In travelling the world, the need for communications seems to have shifted away from cell phones in a lot of underdeveloped areas entirely. WiFi rules, and has made everyone accessible with it for voice and text. People get a phone, pop in a chip for identity, and never use the GSM or CDMA bands at all.
Everyone outside of US and Canada has WhatsApp or Wechat. Europe. Africa. SE Asia. Everywhere south of the border. Most of them will never touch a cellular network ever. The companies know this and charge astounding amounts for texts and voice.
When I travel, and increasingly in the US, I use WhatsApp, Vonage, Wechat, or other methods to seamlessly communicate via voice, text, or "walky talkie" recorded message. I communicate a lot in other languages, and not being as fluent in some of them is no sweat. There are extensions to correct my terrible Mandarin or completely translate from English, Spanish, French, Italian, German, or any other language I might use into acceptable Mandarin, Tagalog, etc.
The point is...it's all wifi.

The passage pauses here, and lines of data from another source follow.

File: src/rtl/wb0_master.sv
// Wishbone B4 burst test master: writes NUM_BURSTS 4-beat wrap bursts with dat=adr, then reads them back and
// compares. Outputs are registered; the beat holds until ack. WB0_READ_CHECK_EN enables the read/compare phase.
module wb0_master #(
    parameter logic [31:0] BASE_ADR   = 32'h0000_0000,
    parameter int          NUM_BURSTS = 16
) (
    input  logic        clk,
    input  logic        reset,
    output logic [31:0] adr,
    output logic [1:0]  bte,
    output logic [2:0]  cti,
    output logic        cyc,
    output logic        stb,
    output logic        we,
    output logic [3:0]  sel,
    output logic [31:0] dat,
    input  logic        ack,
    input  logic [31:0] dat_i,
    output logic        done,
    output logic        ok
);

    typedef enum logic [2:0] {IDLE, WR, GAP_WR, RD, GAP_RD, DONE} state_t;

    localparam logic [15:0] LAST_BURST = 16'(NUM_BURSTS - 1);

    state_t      state, state_nxt;
    logic [15:0] burst, burst_nxt;
    logic [1:0]  beat, beat_nxt;
    logic        error, error_nxt;
    logic        beat_acc;

    logic [31:0] adr_nxt, dat_nxt;
    logic [1:0]  bte_nxt;
    logic [2:0]  cti_nxt;
    logic        cyc_nxt, stb_nxt, we_nxt, done_nxt, ok_nxt;
    logic [3:0]  sel_nxt;

    always_comb begin
        state_nxt = state;
        burst_nxt = burst;
        beat_nxt  = beat;
        error_nxt = error;
        beat_acc  = cyc & stb & ack;

        case (state)
            IDLE: begin
                state_nxt = WR;
                burst_nxt = 16'h0;
                beat_nxt  = 2'd0;
            end
            WR: begin
                if (beat_acc) begin
                    if (beat == 2'd3) begin
                        beat_nxt  = 2'd0;
                        state_nxt = GAP_WR;
                    end else begin
                        beat_nxt = beat + 2'd1;
                    end
                end
            end
            GAP_WR: begin
                if (burst == LAST_BURST) begin
                    burst_nxt = 16'h0;
`ifdef WB0_READ_CHECK_EN
                    state_nxt = RD;
`else
                    state_nxt = DONE;
`endif
                end else begin
                    burst_nxt = burst + 16'd1;
                    state_nxt = WR;
                end
            end
            RD: begin
                if (beat_acc) begin
                    // adr is the registered address of the beat being acked
                    if (dat_i != adr) error_nxt = 1'b1;
                    if (beat == 2'd3) begin
                        beat_nxt  = 2'd0;
                        state_nxt = GAP_RD;
                    end else begin
                        beat_nxt = beat + 2'd1;
                    end
                end
            end
            GAP_RD: begin
                if (burst == LAST_BURST) begin
                    state_nxt = DONE;
                end else begin
                    burst_nxt = burst + 16'd1;
                    state_nxt = RD;
                end
            end
            DONE:    state_nxt = DONE;
            default: state_nxt = IDLE;
        endcase

        // Bus outputs are decoded from the next state so they register in step with it.
        adr_nxt  = 32'h0;
        dat_nxt  = 32'h0;
        bte_nxt  = 2'b00;
        cti_nxt  = 3'b000;
        cyc_nxt  = 1'b0;
        stb_nxt  = 1'b0;
        we_nxt   = 1'b0;
        sel_nxt  = 4'h0;
        done_nxt = 1'b0;
        ok_nxt   = 1'b0;

        if (state_nxt == WR || state_nxt == RD) begin
            adr_nxt = BASE_ADR + {12'h0, burst_nxt, 4'h0} + {28'h0, beat_nxt, 2'b00};
            cyc_nxt = 1'b1;
            stb_nxt = 1'b1;
            sel_nxt = 4'hF;
            bte_nxt = 2'b01;
            cti_nxt = (beat_nxt == 2'd3) ? 3'b111 : 3'b010;
            if (state_nxt == WR) begin
                we_nxt  = 1'b1;
                dat_nxt = adr_nxt;
            end
        end

        if (state_nxt == DONE) begin
            done_nxt = 1'b1;
`ifdef WB0_READ_CHECK_EN
            ok_nxt   = ~error_nxt;
`else
            ok_nxt   = 1'b1;
`endif
        end
    end

    always_ff @(posedge clk or negedge reset) begin
        if (!reset) begin
            state <= IDLE;
            burst <= 16'h0;
            beat  <= 2'd0;
            error <= 1'b0;
            adr   <= 32'h0;
            dat   <= 32'h0;
            bte   <= 2'b00;
            cti   <= 3'b000;
            cyc   <= 1'b0;
            stb   <= 1'b0;
            we    <= 1'b0;
            sel   <= 4'h0;
            done  <= 1'b0;
            ok    <= 1'b0;
        end else begin
            state <= state_nxt;
            burst <= burst_nxt;
            beat  <= beat_nxt;
            error <= error_nxt;
            adr   <= adr_nxt;
            dat   <= dat_nxt;
            bte   <= bte_nxt;
            cti   <= cti_nxt;
            cyc   <= cyc_nxt;
            stb   <= stb_nxt;
            we    <= we_nxt;
            sel   <= sel_nxt;
            done  <= done_nxt;
            ok    <= ok_nxt;
        end
    end

endmodule

File: config.mk
export PLATFORM = sky130hd
export DESIGN_NAME = wb0_master
export DESIGN_NICKNAME = d
export VERILOG_FILES = /design/src/rtl/wb0_master.sv
export SDC_FILE = /design/constraint.sdc
export NUM_CORES = 1
export LEC_CHECK = 0
export ABC_AREA = 1
export BUFFER_PORTS_ARGS = -buffer_cell sky130_fd_sc_hd__buf_2
export CAP_MARGIN = 5
export CORE_ASPECT_RATIO = 1.2
export CORE_UTILIZATION = 44
export DETAILED_ROUTE_END_ITERATION = 6
export PLACE_DENSITY_LB_ADDON = 0.25
export REMOVE_ABC_BUFFERS = 1
export SLEW_MARGIN = 0
export SYNTH_ARGS = -nofsm -noshare
export SYNTH_HDL_FRONTEND = slang
export SYNTH_SLANG_ARGS = --single-unit
export TNS_END_PERCENT = 50
File: constraint.sdc
create_clock -name clk -period 2.2 [get_ports clk]
set_clock_uncertainty 0.2 [all_clocks]
set_input_delay 0.22 -clock clk [delete_from_list [all_inputs] [get_ports clk]]
set_output_delay 0.22 -clock clk [all_outputs]
set_load 0.005 [all_outputs]
Word level (Yosys, flattened, before mapping)
Cells that the tools add are included.
- bitwise operators: 1
- reduce and logical (&&, ||, !) cells: 3
- equal/unequal tests: 11
- add/subtract/negate cells: 3
- multiplexer cells: 24
- operators by type and width (cell ; count):
    2-to-1 mux 21 bit ; 3
    one-hot mux 16 bit (3 select lines) ; 1
    2-to-1 mux 16 bit ; 2
    2-to-1 mux 3 bit ; 8
    adder 20 x 4 -> 21 bit ; 1
    one-hot mux 3 bit (6 select lines) ; 1
    adder 16 x 1 -> 16 bit, second input constant ; 1
    == test 16 x 4 -> 1 bit, second input constant ; 1
    == test 3 x 2 -> 1 bit, second input constant ; 3
    == test 3 bit, second input constant ; 3
    == test 3 x 1 -> 1 bit, second input constant ; 2
    2-to-1 mux 1 bit ; 5
    == test 2 bit, second input constant ; 2
    2-to-1 mux 2 bit ; 2
    2-to-1 mux 4 bit ; 1
    one-hot mux 2 bit (2 select lines) ; 1
    zero test 3 bit ; 1
    adder 2 x 1 -> 2 bit, second input constant ; 1
    OR reduction 2 bit ; 1
    AND 1 bit ; 1
    logical OR 1 bit ; 1
- bits in registers: 97
- logic and storage cells: 53

Depth between registers and ports, before layout
Gate-level depths: netlist of run 1.
- word-level depth: 7
- mapped depth: 11
- depth with buffers taken out: 11

Least setup slack after synthesis of run 1
Ideal clock, no wire load.
- kind: reg2reg
- start: reg burst[0]
- end: reg dat[4]
- library setup time: 72 ps
- required time: 1928 ps
- data arrival time: 1811 ps
- stages on the path, launching flop included: 12
- slack: 117 ps
- cells stage by stage: dfrtp_1 > ha_1 > nand2_2 > nor2_4 > inv_2 > nor2_8 > nand2_4 > ha_1 > or2_2 > nand3_1 > nand2_1 > nor2_1
- longest elaborated chain between the ends: 6
- elaborated cells between the ends (all ways): 14
- classes of those cells: add/sub (2); eq/ne (3); mux (8); reduce/logical (1)
- ends and longest elaborated chain (element ; RTL line ; source):
    start: declaration ; 28 ; logic [15:0] burst, burst_nxt;
    start signal: assignment ; 152 ; burst <= burst_nxt;
    adder 16 x 1 -> 16 bit or == test 16 x 4 -> 1 bit (tied branches) ; -- ;
    2-to-1 mux 16 bit, on equally long branches ; 88, 63 ;
    one-hot mux 16 bit (3 select lines) * ; 46 ; case (state)
    via burst_nxt[0] ; 28 ;
    adder 20 x 4 -> 21 bit * ; 112 ; adr_nxt = BASE_ADR + {12'h0, burst_nxt, 4'h0} + {28'h0, beat_nxt, 2'b00};
    2-to-1 mux 21 bit * ; 118 ; if (state_nxt == WR) begin
    2-to-1 mux 21 bit * ; 111 ; if (state_nxt == WR || state_nxt == RD) begin
    via dat_nxt[4] ; 33 ; logic [31:0] adr_nxt, dat_nxt;
    end signal: assignment ; 156 ; dat <= dat_nxt;
    end: declaration ; 16 ; output logic [31:0] dat,
Mark *: on every way through the listed nets, which the timed path passes. The rest lies on a longest branch.

Worst setup path in the final report of run 1
Ends and elaborated chain as after synthesis.

==> run_results.csv, run 1 <==
group,metric,value,unit
run_status,status,"finished clean",
placed_design,place_hpwl,4419,microns
clock_network,h-tree-depth,3,
setup_path,crit_family,"simple AND/OR/NAND/NOR gates",
synth,synth_seq_cells,61,
finish,fillers,634,
pwr,swShare,0.3448,
synth,syn_area,2970,sq um
die,dieArea,7085,sq um
setup_path,startpoint,"burst[0]",
global_routing,grt_pass1_vias,2196,
flow_run,cap_viol_max_count,0,
die,initial_core_util,0.4579,
pwr,seqPwrFrac,0.427,
timing,timing.final.crit_share,0.9575,
pwr,power_frac_comb,0.285,
die,core_area,6486,sq um
pwr,peakVddDrop,0.6288,mV
finish,layout_common_cells,"nand2_1 (80), dfrtp_1 (61), buf_2 (51)",
pwr,internal-power,2.051,mW
finish,layout_commonest_cell,"nand2_1",
finish,final_nets,450,
timing,fmax,474.7,MHz
finish,ff_latch_area,1526,sq um
setup_path,path_class,"reg -> reg",
detailed_routing,drc,0,
setup_path,start_kind,"flop",
clock_network,clk_path_buf_depth,2,
detailed_routing,wirelength,5898,microns
pwr,power_frac_clock,0.288,
die,dieWidth,77.01,microns
setup_path,critical_path.cell_chain,"ha_2 -> nand2_2 -> nor2_4 -> inv_2 -> nor2_8 -> nand2_4 -> ha_4 -> or2_2 -> nand3_2 -> nand2_1 -> nor2_1",
finish,multi_input_area,1115,sq um
timing,setup_viol,0,
pwr,p_leak,1.966,nW
clock_network,cts_buffers,9,
synth,synth_cell_types,30,
timing,fin_setup_tns,0,ns
clock_network,cts_tree,"done",
global_routing,grt-ovfl-total,0,
pwr,power_density,901.5,nW/um^2
detailed_routing,vias_per_cell,4.617,
setup_path,cp.required,2.27,ns
setup_path,path_buf_inv,1,
timing,fin_crit,2.107,ns
detailed_routing,detail-route-antenna-nets,0,
worst_hold_path,min_path_type,"in -> async",
placed_design,dp.cells,484,
die,ios,113,
detailed_routing,num_vias,2313,
detailed_routing,drt-initial-drc-count,174,
clock_network,clk_latency,0.34,ns
clock_network,clkSinkCount,61,
setup_path,cp_slowest_cell,"dfrtp_1",
finish,area_delta_synth_final,16.89,%
synth,yosysWarnings,0,
finish,drive_gt1_frac,0.2524,
finish,num_antenna_cells,0,
timing,drv_slew,0,
placed_design,io_buffers,51,
finish,stdcell_count,501,
setup_path,slowest_delay,0.41,ns
timing,rsz0062_at_grt,"no",
die,placementRows,32,
placed_design,gp_congestion,0.8827,
pwr,p_switching,1.079,mW
clock_network,clockRootBuffer,"clkbuf_8",
setup_path,timing.rr.start,"burst[0]",
timing,fin_ws,0.09347,ns
die,die_h,92.01,microns
detailed_routing,routedWlPerCell,11.77,microns
finish,fin_util,0.5353,
setup_path,arrival,2.18,ns
timing,finalHoldViolCount,0,
global_routing,grt_antenna_before_repair,0,
placed_design,place_ws,0.09090,ns
synth,synthCells,345,
setup_path,worst_setup_path_end_kind,"flop",
synth,postSynthAreaPerCell,8.610,sq um
detailed_routing,drt-pass1-iter-count,4,
global_routing,grt_max_degree,27,
global_routing,grt_use_total,0.1821,
setup_path,critPathMaxFanout,4,
synth,synth_seq_area_share,0.5139,
global_routing,grt_pass1_wl,9763,microns
clock_network,clkTransAtPathRegs,0.06,ns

It's relevant because I use a $400 ubiquiti backhaul system to drag 100 kbs internet to my home from 14 miles away. I also have cellular access, but use it less and less since the services listed above have eclipsed the cellular service for convenience and quality even though I live in a tech hotspot.
If you can tap in to decent wifi remotely, beam it to your remote place, you've got it made already. You won't look back. Tell your contacts to use WhatsApp or one of the other services. It's encrypted. It's better. It's more convenient.